(INFORMATION Opens)
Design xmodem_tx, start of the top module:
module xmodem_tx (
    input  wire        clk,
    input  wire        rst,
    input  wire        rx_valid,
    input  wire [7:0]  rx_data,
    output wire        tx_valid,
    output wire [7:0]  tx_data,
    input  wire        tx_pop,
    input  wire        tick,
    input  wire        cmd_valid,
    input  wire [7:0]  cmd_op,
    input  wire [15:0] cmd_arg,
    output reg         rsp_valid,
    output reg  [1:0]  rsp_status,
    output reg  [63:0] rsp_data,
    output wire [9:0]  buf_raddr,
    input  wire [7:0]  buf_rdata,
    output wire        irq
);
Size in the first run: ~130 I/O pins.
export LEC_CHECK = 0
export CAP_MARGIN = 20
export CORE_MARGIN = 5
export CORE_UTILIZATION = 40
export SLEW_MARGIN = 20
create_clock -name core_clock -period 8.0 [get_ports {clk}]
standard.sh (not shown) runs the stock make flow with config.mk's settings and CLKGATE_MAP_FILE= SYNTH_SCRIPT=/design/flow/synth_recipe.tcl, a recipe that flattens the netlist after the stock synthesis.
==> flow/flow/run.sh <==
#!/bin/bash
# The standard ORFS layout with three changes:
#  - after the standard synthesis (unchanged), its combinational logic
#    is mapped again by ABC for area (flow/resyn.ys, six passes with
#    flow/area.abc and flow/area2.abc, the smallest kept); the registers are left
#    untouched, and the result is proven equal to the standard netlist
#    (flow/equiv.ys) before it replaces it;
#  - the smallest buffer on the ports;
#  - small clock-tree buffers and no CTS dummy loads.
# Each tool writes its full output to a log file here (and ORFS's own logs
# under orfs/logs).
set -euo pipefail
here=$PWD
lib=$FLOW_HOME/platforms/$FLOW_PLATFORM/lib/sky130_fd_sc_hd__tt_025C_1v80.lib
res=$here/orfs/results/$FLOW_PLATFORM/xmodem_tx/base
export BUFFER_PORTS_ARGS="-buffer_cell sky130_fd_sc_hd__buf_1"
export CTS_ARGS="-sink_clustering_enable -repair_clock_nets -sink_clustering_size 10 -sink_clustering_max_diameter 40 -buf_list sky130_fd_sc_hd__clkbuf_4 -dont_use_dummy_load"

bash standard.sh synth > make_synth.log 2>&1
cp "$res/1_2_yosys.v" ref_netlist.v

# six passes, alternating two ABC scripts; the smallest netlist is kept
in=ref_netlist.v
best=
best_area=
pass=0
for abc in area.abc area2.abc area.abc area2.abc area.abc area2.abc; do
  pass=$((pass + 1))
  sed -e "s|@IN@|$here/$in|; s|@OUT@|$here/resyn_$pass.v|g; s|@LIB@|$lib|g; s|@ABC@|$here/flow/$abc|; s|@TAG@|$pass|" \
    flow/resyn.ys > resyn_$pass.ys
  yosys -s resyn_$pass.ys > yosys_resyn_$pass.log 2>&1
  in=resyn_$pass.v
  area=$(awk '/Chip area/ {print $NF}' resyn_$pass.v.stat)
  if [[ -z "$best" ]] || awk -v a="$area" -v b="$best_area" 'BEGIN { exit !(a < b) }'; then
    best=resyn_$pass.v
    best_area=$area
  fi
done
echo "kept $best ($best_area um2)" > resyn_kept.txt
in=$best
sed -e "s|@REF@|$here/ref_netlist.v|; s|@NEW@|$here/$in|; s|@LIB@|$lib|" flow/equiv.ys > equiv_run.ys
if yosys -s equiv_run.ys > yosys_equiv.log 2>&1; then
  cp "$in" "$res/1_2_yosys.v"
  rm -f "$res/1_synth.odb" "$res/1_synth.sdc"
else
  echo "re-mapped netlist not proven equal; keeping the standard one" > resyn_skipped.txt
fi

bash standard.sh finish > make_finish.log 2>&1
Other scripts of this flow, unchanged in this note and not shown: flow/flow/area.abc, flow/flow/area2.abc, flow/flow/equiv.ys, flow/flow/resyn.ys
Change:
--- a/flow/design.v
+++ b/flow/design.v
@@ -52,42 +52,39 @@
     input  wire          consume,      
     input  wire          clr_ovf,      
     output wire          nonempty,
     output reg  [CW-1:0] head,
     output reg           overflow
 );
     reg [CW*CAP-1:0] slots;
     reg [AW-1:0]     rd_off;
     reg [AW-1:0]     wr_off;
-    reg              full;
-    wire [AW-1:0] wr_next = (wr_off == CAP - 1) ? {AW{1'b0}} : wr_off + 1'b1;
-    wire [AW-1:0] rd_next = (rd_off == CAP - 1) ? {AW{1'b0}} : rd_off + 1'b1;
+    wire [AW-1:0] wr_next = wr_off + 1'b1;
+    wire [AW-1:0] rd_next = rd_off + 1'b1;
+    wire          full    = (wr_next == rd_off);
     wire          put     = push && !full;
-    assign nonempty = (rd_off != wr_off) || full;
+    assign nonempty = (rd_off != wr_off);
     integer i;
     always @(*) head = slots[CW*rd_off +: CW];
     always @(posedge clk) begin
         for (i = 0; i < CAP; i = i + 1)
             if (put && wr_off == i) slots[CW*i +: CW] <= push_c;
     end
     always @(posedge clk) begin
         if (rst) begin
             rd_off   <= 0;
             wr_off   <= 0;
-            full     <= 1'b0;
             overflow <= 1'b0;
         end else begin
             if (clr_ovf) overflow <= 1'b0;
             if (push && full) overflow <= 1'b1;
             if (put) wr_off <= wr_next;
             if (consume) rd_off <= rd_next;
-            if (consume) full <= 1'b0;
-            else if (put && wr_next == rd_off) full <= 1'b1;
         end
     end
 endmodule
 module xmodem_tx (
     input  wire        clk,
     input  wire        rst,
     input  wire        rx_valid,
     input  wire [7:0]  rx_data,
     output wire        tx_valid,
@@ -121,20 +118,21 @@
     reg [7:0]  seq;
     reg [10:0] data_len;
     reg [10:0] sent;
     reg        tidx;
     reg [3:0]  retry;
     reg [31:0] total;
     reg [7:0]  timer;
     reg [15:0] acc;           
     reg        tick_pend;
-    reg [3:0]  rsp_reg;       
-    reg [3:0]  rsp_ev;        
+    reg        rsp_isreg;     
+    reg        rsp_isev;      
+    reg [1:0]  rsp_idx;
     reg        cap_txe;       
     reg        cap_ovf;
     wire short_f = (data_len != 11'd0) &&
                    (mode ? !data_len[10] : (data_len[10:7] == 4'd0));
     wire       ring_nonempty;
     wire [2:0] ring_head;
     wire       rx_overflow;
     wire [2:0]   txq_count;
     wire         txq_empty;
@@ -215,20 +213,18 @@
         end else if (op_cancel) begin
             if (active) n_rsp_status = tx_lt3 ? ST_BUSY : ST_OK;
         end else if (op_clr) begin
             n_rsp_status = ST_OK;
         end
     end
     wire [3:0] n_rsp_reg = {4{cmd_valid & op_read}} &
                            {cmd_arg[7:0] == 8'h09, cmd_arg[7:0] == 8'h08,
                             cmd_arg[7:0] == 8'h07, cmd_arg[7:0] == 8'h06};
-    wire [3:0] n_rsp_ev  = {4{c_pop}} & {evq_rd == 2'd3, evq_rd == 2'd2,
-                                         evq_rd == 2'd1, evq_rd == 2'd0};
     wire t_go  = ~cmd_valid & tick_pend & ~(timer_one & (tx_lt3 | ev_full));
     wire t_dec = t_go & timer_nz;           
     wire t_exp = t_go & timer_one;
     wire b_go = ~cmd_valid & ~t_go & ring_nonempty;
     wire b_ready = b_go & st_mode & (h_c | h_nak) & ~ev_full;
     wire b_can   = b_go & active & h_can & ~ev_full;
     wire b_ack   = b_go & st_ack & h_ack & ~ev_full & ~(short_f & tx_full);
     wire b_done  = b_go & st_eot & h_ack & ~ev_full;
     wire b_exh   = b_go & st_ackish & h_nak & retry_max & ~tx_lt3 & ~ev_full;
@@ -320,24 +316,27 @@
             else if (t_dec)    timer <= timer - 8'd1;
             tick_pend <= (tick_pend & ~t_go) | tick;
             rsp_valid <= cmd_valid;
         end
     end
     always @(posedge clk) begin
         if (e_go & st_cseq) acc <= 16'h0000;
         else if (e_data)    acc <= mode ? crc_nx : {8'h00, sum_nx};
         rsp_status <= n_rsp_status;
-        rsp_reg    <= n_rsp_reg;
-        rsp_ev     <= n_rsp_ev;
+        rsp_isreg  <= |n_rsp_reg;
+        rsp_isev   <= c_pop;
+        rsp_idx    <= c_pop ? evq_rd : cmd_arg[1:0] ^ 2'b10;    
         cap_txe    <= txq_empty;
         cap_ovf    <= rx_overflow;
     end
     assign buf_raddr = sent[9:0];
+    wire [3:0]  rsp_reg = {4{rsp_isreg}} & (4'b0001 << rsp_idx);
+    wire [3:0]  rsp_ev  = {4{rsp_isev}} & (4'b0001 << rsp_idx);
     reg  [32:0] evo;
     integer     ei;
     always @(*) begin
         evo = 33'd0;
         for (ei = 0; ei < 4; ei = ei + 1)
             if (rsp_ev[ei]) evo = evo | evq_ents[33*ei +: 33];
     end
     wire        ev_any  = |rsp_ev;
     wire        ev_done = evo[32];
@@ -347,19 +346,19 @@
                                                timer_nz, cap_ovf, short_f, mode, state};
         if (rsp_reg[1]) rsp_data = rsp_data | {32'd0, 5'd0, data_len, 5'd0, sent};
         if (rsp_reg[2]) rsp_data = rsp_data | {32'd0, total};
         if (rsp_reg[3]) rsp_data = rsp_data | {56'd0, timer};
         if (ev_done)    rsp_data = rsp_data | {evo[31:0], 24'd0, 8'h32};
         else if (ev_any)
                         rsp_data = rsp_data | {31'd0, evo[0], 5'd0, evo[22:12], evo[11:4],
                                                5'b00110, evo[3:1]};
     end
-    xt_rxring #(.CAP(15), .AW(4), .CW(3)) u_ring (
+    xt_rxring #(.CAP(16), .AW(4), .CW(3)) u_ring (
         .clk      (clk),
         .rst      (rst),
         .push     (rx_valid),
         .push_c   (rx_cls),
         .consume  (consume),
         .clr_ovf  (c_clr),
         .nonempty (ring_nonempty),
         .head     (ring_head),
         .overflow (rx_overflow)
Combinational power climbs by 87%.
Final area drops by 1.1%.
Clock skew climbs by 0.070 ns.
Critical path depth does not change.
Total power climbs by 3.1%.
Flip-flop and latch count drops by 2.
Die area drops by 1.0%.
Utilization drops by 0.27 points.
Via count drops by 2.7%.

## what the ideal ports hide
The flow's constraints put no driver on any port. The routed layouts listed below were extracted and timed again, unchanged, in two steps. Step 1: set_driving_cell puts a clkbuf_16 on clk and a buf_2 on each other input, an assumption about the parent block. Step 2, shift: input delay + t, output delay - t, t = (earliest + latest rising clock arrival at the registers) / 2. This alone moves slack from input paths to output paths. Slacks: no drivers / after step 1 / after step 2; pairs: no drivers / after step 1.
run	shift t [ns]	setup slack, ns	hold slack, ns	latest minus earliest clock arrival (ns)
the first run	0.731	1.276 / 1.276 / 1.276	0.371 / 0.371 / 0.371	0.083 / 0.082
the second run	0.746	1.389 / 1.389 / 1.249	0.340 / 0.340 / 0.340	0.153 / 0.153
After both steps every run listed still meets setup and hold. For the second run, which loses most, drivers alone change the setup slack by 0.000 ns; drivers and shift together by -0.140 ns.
This is an optimization exercise on Yosys and OpenROAD, whose aim is small area, a short achievable clock period and few clock cycles per item, not a production implementation. The RTL was checked by simulation tests, not by an equivalence proof against the original design. Power is estimated from default activity; no workload was simulated.

[flow/flow/run.sh]
#!/bin/bash
# The standard layout, with plain buffers on the ports (instead of the
# delay-cell buffers the resizer picks by default) and repair_timing aiming
# for extra setup slack.  Each tool's output goes to the ORFS logs; make's
# own output goes to standard.log here.
set -euo pipefail
export BUFFER_PORTS_ARGS="-buffer_cell sky130_fd_sc_hd__buf_2"
export SETUP_SLACK_MARGIN=6.9
bash standard.sh > standard.log 2>&1
[flow/standard.sh]
#!/bin/bash
# synth_recipe.tcl (not shown) runs the flow's synth.tcl, then flattens the netlist and writes it again
# the make line also repeats each setting of config.mk as NAME=value (left out here)
make -C /OpenROAD-flow-scripts/flow DESIGN_CONFIG=/design/flow/config.mk WORK_HOME=/design/flow/orfs CLKGATE_MAP_FILE= SYNTH_SCRIPT=/design/flow/synth_recipe.tcl "${@:-finish}"
[flow/config.mk]
export PLATFORM = sky130hd
export DESIGN_NAME = xb64_engine
export DESIGN_NICKNAME = xb64_engine
export VERILOG_FILES = /design/flow/design.v
export SDC_FILE = /design/flow/constraint.sdc
export NUM_CORES = 4
export LEC_CHECK = 0
export CAP_MARGIN = 20
export CORE_MARGIN = 2
export CORE_UTILIZATION = 40
export CTS_BUF_LIST = sky130_fd_sc_hd__clkbuf_16
export CTS_CLUSTER_DIAMETER = 80
export CTS_CLUSTER_SIZE = 30
export SLEW_MARGIN = 20
export TNS_END_PERCENT = 10
[flow/constraint.sdc]
create_clock -name core_clock -period 10.0 [get_ports {clk}]
set_input_delay 2.0000 -clock core_clock [delete_from_list [all_inputs] [get_ports {clk}]]
set_output_delay 2.0000 -clock core_clock [all_outputs]
set_load 0.01 [all_outputs]
[flow/design.v]
module xb64_engine (
    input  wire        clk,
    input  wire        rst,
    input  wire        cmd_valid,
    output wire        cmd_ready,
    input  wire [2:0]  cmd_op,
    input  wire [4:0]  cmd_klen,
    input  wire [7:0]  cmd_tlen,
    input  wire        in_valid,
    output wire        in_ready,
    input  wire [7:0]  in_data,
    output wire        out_valid,
    input  wire        out_ready,
    output wire [7:0]  out_data,
    output wire        done,
    output wire [2:0]  err_code,
    output wire [15:0] err_info
);
    localparam [7:0] PAD = 8'h3d;    
    function [7:0] b64_sym(input [5:0] v);
        case (v)
        6'd0: b64_sym = 8'h41;
        6'd1: b64_sym = 8'h42;
        6'd2: b64_sym = 8'h43;
        6'd3: b64_sym = 8'h44;
        6'd4: b64_sym = 8'h45;
        6'd5: b64_sym = 8'h46;
        6'd6: b64_sym = 8'h47;
        6'd7: b64_sym = 8'h48;
        6'd8: b64_sym = 8'h49;
        6'd9: b64_sym = 8'h4a;
        6'd10: b64_sym = 8'h4b;
        6'd11: b64_sym = 8'h4c;
        6'd12: b64_sym = 8'h4d;
        6'd13: b64_sym = 8'h4e;
        6'd14: b64_sym = 8'h4f;
        6'd15: b64_sym = 8'h50;
        6'd16: b64_sym = 8'h51;
        6'd17: b64_sym = 8'h52;
        6'd18: b64_sym = 8'h53;
        6'd19: b64_sym = 8'h54;
        6'd20: b64_sym = 8'h55;
        6'd21: b64_sym = 8'h56;
        6'd22: b64_sym = 8'h57;
        6'd23: b64_sym = 8'h58;
        6'd24: b64_sym = 8'h59;
        6'd25: b64_sym = 8'h5a;
        6'd26: b64_sym = 8'h61;
        6'd27: b64_sym = 8'h62;
        6'd28: b64_sym = 8'h63;
        6'd29: b64_sym = 8'h64;
        6'd30: b64_sym = 8'h65;
        6'd31: b64_sym = 8'h66;
        6'd32: b64_sym = 8'h67;
        6'd33: b64_sym = 8'h68;
        6'd34: b64_sym = 8'h69;
        6'd35: b64_sym = 8'h6a;
        6'd36: b64_sym = 8'h6b;
        6'd37: b64_sym = 8'h6c;
        6'd38: b64_sym = 8'h6d;
        6'd39: b64_sym = 8'h6e;
        6'd40: b64_sym = 8'h6f;
        6'd41: b64_sym = 8'h70;
        6'd42: b64_sym = 8'h71;
        6'd43: b64_sym = 8'h72;
        6'd44: b64_sym = 8'h73;
        6'd45: b64_sym = 8'h74;
        6'd46: b64_sym = 8'h75;
        6'd47: b64_sym = 8'h76;
        6'd48: b64_sym = 8'h77;
        6'd49: b64_sym = 8'h78;
        6'd50: b64_sym = 8'h79;
        6'd51: b64_sym = 8'h7a;
        6'd52: b64_sym = 8'h30;
        6'd53: b64_sym = 8'h31;
        6'd54: b64_sym = 8'h32;
        6'd55: b64_sym = 8'h33;
        6'd56: b64_sym = 8'h34;
        6'd57: b64_sym = 8'h35;
        6'd58: b64_sym = 8'h36;
        6'd59: b64_sym = 8'h37;
        6'd60: b64_sym = 8'h38;
        6'd61: b64_sym = 8'h39;
        6'd62: b64_sym = 8'h2b;
        6'd63: b64_sym = 8'h2f;
        default: b64_sym = 8'h2f;
        endcase
    endfunction
    function [6:0] b64_dec(input [7:0] b);
        if (b >= 8'h41 && b <= 8'h5a)      b64_dec = {1'b1, b[5:0] - 6'd1};    
        else if (b >= 8'h61 && b <= 8'h7a) b64_dec = {1'b1, b[5:0] - 6'd7};    
        else if (b >= 8'h30 && b <= 8'h39) b64_dec = {1'b1, b[5:0] + 6'd4};    
        else if (b == 8'h2b)               b64_dec = {1'b1, 6'd62};
        else if (b == 8'h2f)               b64_dec = {1'b1, 6'd63};
        else                               b64_dec = 7'd0;
    endfunction
    reg         idle, pkey, ptxt;    
    reg         f_bad;       
    reg         m_key;       
    reg         m_enc;       
    reg         m_dec;       
    reg         m_sil;       
    reg         f_ekey;      
    reg         f_elen;      
    reg [7:0]   rem;         
    reg         tdone;       
    reg         tlast;       
    reg [7:0]   tcnt;        
    reg [247:0] ring;        
    reg [7:0]   kreg;        
    reg [4:0]   q;           
    reg         qz;          
    reg [4:0]   c;           
    reg [4:0]   p0;          
    reg [4:0]   plast;       
    reg         kfirst;      
    reg [7:0]   a;           
    reg         av;
    reg         ir;          
    reg [7:0]   o, s;        
    reg         ov, sv;
    reg [1:0]   gp;          
    reg         padm;        
    reg [23:0]  g;           
    reg         em;          
    reg [1:0]   e;           
    reg [1:0]   elast;       
    reg         dead;        
    reg         prevpad;     
    reg [1:0]   pcnt;        
    reg [7:0]   r;           
    reg [2:0]   code_r;
    reg [15:0]  info_r;
    reg         dpend;       
    reg         done_r;
    assign cmd_ready = idle;
    assign in_ready  = ir;
    assign out_valid = ov;
    assign out_data  = o;
    assign done      = done_r;
    assign err_code  = code_r;
    assign err_info  = info_r;
    wire cmd_fire = cmd_valid && idle;
    wire c_bad  = cmd_op[2] && (cmd_op[1] || cmd_op[0]);
    wire c_xk   = (cmd_op == 3'd0) || (cmd_op == 3'd1) || (cmd_op == 3'd4);
    wire c_ekey = c_xk && (cmd_klen == 5'd0);
    wire c_elen = (cmd_op == 3'd1 || cmd_op == 3'd3) && (cmd_tlen[1:0] != 2'd0);
    wire c_sil  = c_bad || c_ekey || c_elen;
    wire c_key  = c_xk && !c_ekey;
    wire [7:0] kring = ring[{q, 3'b000} +: 8];
    wire klast = (c == 5'd0);
    wire [4:0] q_dec = (q == 5'd0) ? 5'd30 : q - 5'd1;
    wire [4:0] p0_dec = (p0 == 5'd0) ? 5'd30 : p0 - 5'd1;
    wire [4:0] plast_dec = (plast == 5'd0) ? 5'd30 : plast - 5'd1;
    wire kwrap = (q == plast);       
    wire cons_key = pkey && av && (kfirst || qz);
    wire run   = ptxt && !dpend && !sv;
    wire ehold = (gp == 2'd3) && !padm;      
    wire [6:0] dcl    = b64_dec(a);
    wire       d_pad  = (a == PAD);
    wire       d_sym  = dcl[6];
    wire [5:0] d_idx  = dcl[5:0];
    wire       fg     = (rem[7:3] == 5'd0) && (!rem[2] || rem[1:0] == 2'd0);
    wire       d_late = fg && tcnt[1];                
    wire       bad_prev = tlast && prevpad && !d_pad;  
    wire       bad_here = (!d_sym && !d_pad) || (d_pad && !d_late);
    wire       bad_now  = bad_prev || bad_here;
    wire [7:0] x = a ^ kreg;
    reg  [5:0] esym;
    always @(*) begin
        case (gp)
        2'd0: esym = x[7:2];
        2'd1: esym = tdone ? {g[1:0], 4'd0} : {g[1:0], x[7:4]};
        2'd2: esym = tdone ? {g[3:0], 2'd0} : {g[3:0], x[7:6]};
        default: esym = g[5:0];
        endcase
    end
    wire [7:0] ency = (tdone && padm) ? PAD : b64_sym(esym);
    reg [7:0] gsel;
    always @(*) begin
        case (e)
        2'd0: gsel = g[23:16];
        2'd1: gsel = g[21:14];
        default: gsel = g[19:12];
        endcase
    end
    wire [7:0] y = m_enc ? ency : ((m_dec ? gsel : a) ^ kreg);
    wire avt = av && !tdone;                  
    wire s_sil = run && m_sil;
    wire s_enc = run && m_enc;
    wire s_dec = run && m_dec;
    wire s_xs  = run && !m_sil && !m_enc && !m_dec;
    wire e_cons = s_enc && !ehold && avt;
    wire e_tail = s_enc && tdone && !(gp == 2'd0 && !padm);
    wire e_fin  = s_enc && tdone && ((gp == 2'd0 && !padm) || gp == 2'd3);
    wire emit   = s_dec && em && (tdone || av);
    wire intake = s_dec && avt && (em || 1'b1);
    wire d_fin  = s_dec && tdone && (!em || e == elast);
    wire cons = (s_sil && avt) || (s_xs && avt) || e_cons || intake;
    wire pv   = (s_xs && avt) || (s_enc && ehold) || e_cons || e_tail || emit;
    wire kadv = m_key && ((s_xs && avt) || e_cons || emit);
    wire fin  = (s_sil && tdone) || (s_xs && (tdone || (avt && tlast))) || e_fin || d_fin;
    wire in_fire = in_valid && ir;
    wire ofree   = !ov || out_ready;
    wire dgo     = dpend && !sv && ofree;
    wire av_n     = in_fire || (av && !cons && !cons_key);
    wire sv_n     = sv ? !out_ready : (pv && !ofree);
    wire dpend_n  = fin || (dpend && !dgo);
    wire pkey_n   = idle ? cmd_fire && c_key : (pkey && !(cons_key && klast));
    wire ptxt_n   = idle ? cmd_fire && !c_key : ((ptxt && !fin) || (cons_key && klast));
    wire kfirst_n = idle || (kfirst && !cons_key);
    wire qz_n     = cons_key ? !klast : (q == 5'd1);
    wire klast_n  = idle ? (cmd_klen == 5'd1) : cons_key ? (c == 5'd1) : klast;
    wire tdone_n  = idle ? (c_bad || cmd_tlen == 8'd0) :
                    cons ? tlast : tdone;
    wire tlast_n  = idle ? (!c_bad && cmd_tlen == 8'd1) :
                    cons ? (rem == 8'd2) : tlast;
    reg [1:0] gp_n;
    reg       padm_n;
    always @(*) begin
        gp_n = gp; padm_n = padm;
        if (idle) begin
            gp_n = 2'd0; padm_n = 1'b0;
        end else if (s_enc && ehold) begin
            gp_n = 2'd0;
        end else if (e_cons) begin
            gp_n = gp + 2'd1;
        end else if (e_tail) begin
            gp_n = gp + 2'd1;
            padm_n = !(padm && gp == 2'd3);
        end
    end
    wire ehold_n = (gp_n == 2'd3) && !padm_n;
    wire ir_n = (pkey_n && (!av_n || ((kfirst_n || qz_n) && (!klast_n || !tdone_n)))) ||
                (ptxt_n && !tdone_n &&
                 (!av_n || (!dpend_n && !sv_n && !ehold_n && !tlast_n)));
    always @(posedge clk)
        ring <= {cons_key ? a : ring[7:0], ring[247:8]};
    always @(posedge clk) begin
        if (rst) begin
            idle   <= 1'b1;
            pkey   <= 1'b0;
            ptxt   <= 1'b0;
            av     <= 1'b0;
            ir     <= 1'b0;
            ov     <= 1'b0;
            sv     <= 1'b0;
            dpend  <= 1'b0;
            done_r <= 1'b0;
            em     <= 1'b0;
            gp     <= 2'd0;
            padm   <= 1'b0;
        end else begin
            idle   <= !pkey_n && !ptxt_n;
            pkey   <= pkey_n;
            ptxt   <= ptxt_n;
            av     <= av_n;
            ir     <= ir_n;
            sv     <= sv_n;
            dpend  <= dpend_n;
            done_r <= dgo;
            gp     <= gp_n;
            padm   <= padm_n;
            if (pv && ofree) ov <= 1'b1;
            else if (!sv && out_ready) ov <= 1'b0;
            if (idle) em <= 1'b0;
            else if (emit && e == elast) em <= 1'b0;
            else if (intake && tcnt[1:0] == 2'd3 && !dead && !bad_now) em <= 1'b1;
        end
    end
    always @(posedge clk) begin
        kfirst <= kfirst_n;
        qz     <= qz_n;
        tdone  <= tdone_n;
        tlast  <= tlast_n;
        if (in_fire) a <= in_data;
        if (sv) begin
            if (out_ready) o <= s;
        end else if (pv) begin
            if (ofree) o <= y;
            else       s <= y;
        end
        p0    <= (cons_key && kfirst) ? 5'd30 : p0_dec;
        plast <= (cons_key && klast) ? 5'd30 : plast_dec;
        if (cons_key) begin
            if (kfirst) kreg <= a;
            if (klast) begin
                q <= kfirst ? 5'd30 : p0;
            end else begin
                c <= c - 5'd1;
                q <= 5'd0;
            end
        end else if (kadv) begin
            kreg <= kring;
            if (kwrap) q <= p0_dec;
        end else begin
            q <= q_dec;
        end
        if (cons) begin
            tcnt <= tcnt + 8'd1;
            rem  <= rem - 8'd1;
        end
        if (idle) begin
            f_bad   <= c_bad;
            m_key   <= c_key;
            m_enc   <= !c_sil && (cmd_op == 3'd0 || cmd_op == 3'd2);
            m_dec   <= !c_sil && (cmd_op == 3'd1 || cmd_op == 3'd3);
            m_sil   <= c_sil;
            f_ekey  <= c_ekey;
            f_elen  <= c_elen;
            c       <= c_bad ? {2'd0, cmd_op} : cmd_klen - 5'd1;
            kreg    <= 8'h00;
            rem     <= c_bad ? 8'd0 : cmd_tlen;
            tcnt    <= 8'd0;
            dead    <= 1'b0;
            prevpad <= 1'b0;
            pcnt    <= 2'd0;
        end
        if (e_cons) g[5:0] <= x[5:0];
        if (emit) begin
            g <= {g[17:0], tdone ? 6'd0 : d_idx};
            e <= e + 2'd1;
        end else if (intake) begin
            g <= {g[17:0], d_idx};
        end
        if (intake) begin
            prevpad <= d_pad;
            pcnt    <= !d_pad ? 2'd0 : (pcnt == 2'd3) ? 2'd3 : pcnt + 2'd1;
            if (d_pad && !prevpad) r <= tcnt;
            if (!dead && bad_now) begin
                dead   <= 1'b1;
                code_r <= 3'd2;
                info_r <= bad_prev ? {tcnt[7:2], 2'b10, PAD} : {tcnt, a};
            end
            if (tcnt[1:0] == 2'd3 && !dead && !bad_now) begin
                e     <= 2'd0;
                elast <= !(tlast && d_pad) ? 2'd2 : prevpad ? 2'd0 : 2'd1;
            end
        end
        if (fin) begin
            if (f_bad) begin
                code_r <= 3'd5;
                info_r <= {13'd0, c[2:0]};
            end else if (f_ekey) begin
                code_r <= 3'd3;
                info_r <= 16'd3;
            end else if (f_elen) begin
                code_r <= 3'd2;
                info_r <= {tcnt, 8'h00};
            end else if (m_dec && pcnt == 2'd3) begin
                code_r <= 3'd2;
                info_r <= {r, PAD};
            end else if (!(m_dec && dead)) begin
                code_r <= 3'd0;
                info_r <= 16'd0;
            end
        end
    end
endmodule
(INFORMATION Closes)
*TASK*
What you output must be the lines from the opening of the material above up to and including the line with "create_clock -name core_clock -period 8.0", reproduced exactly.

*WRITTEN RESPONSE*
Design xmodem_tx, start of the top module:
module xmodem_tx (
    input  wire        clk,
    input  wire        rst,
    input  wire        rx_valid,
    input  wire [7:0]  rx_data,
    output wire        tx_valid,
    output wire [7:0]  tx_data,
    input  wire        tx_pop,
    input  wire        tick,
    input  wire        cmd_valid,
    input  wire [7:0]  cmd_op,
    input  wire [15:0] cmd_arg,
    output reg         rsp_valid,
    output reg  [1:0]  rsp_status,
    output reg  [63:0] rsp_data,
    output wire [9:0]  buf_raddr,
    input  wire [7:0]  buf_rdata,
    output wire        irq
);
Size in the first run: ~130 I/O pins.
export LEC_CHECK = 0
export CAP_MARGIN = 20
export CORE_MARGIN = 5
export CORE_UTILIZATION = 40
export SLEW_MARGIN = 20
create_clock -name core_clock -period 8.0 [get_ports {clk}]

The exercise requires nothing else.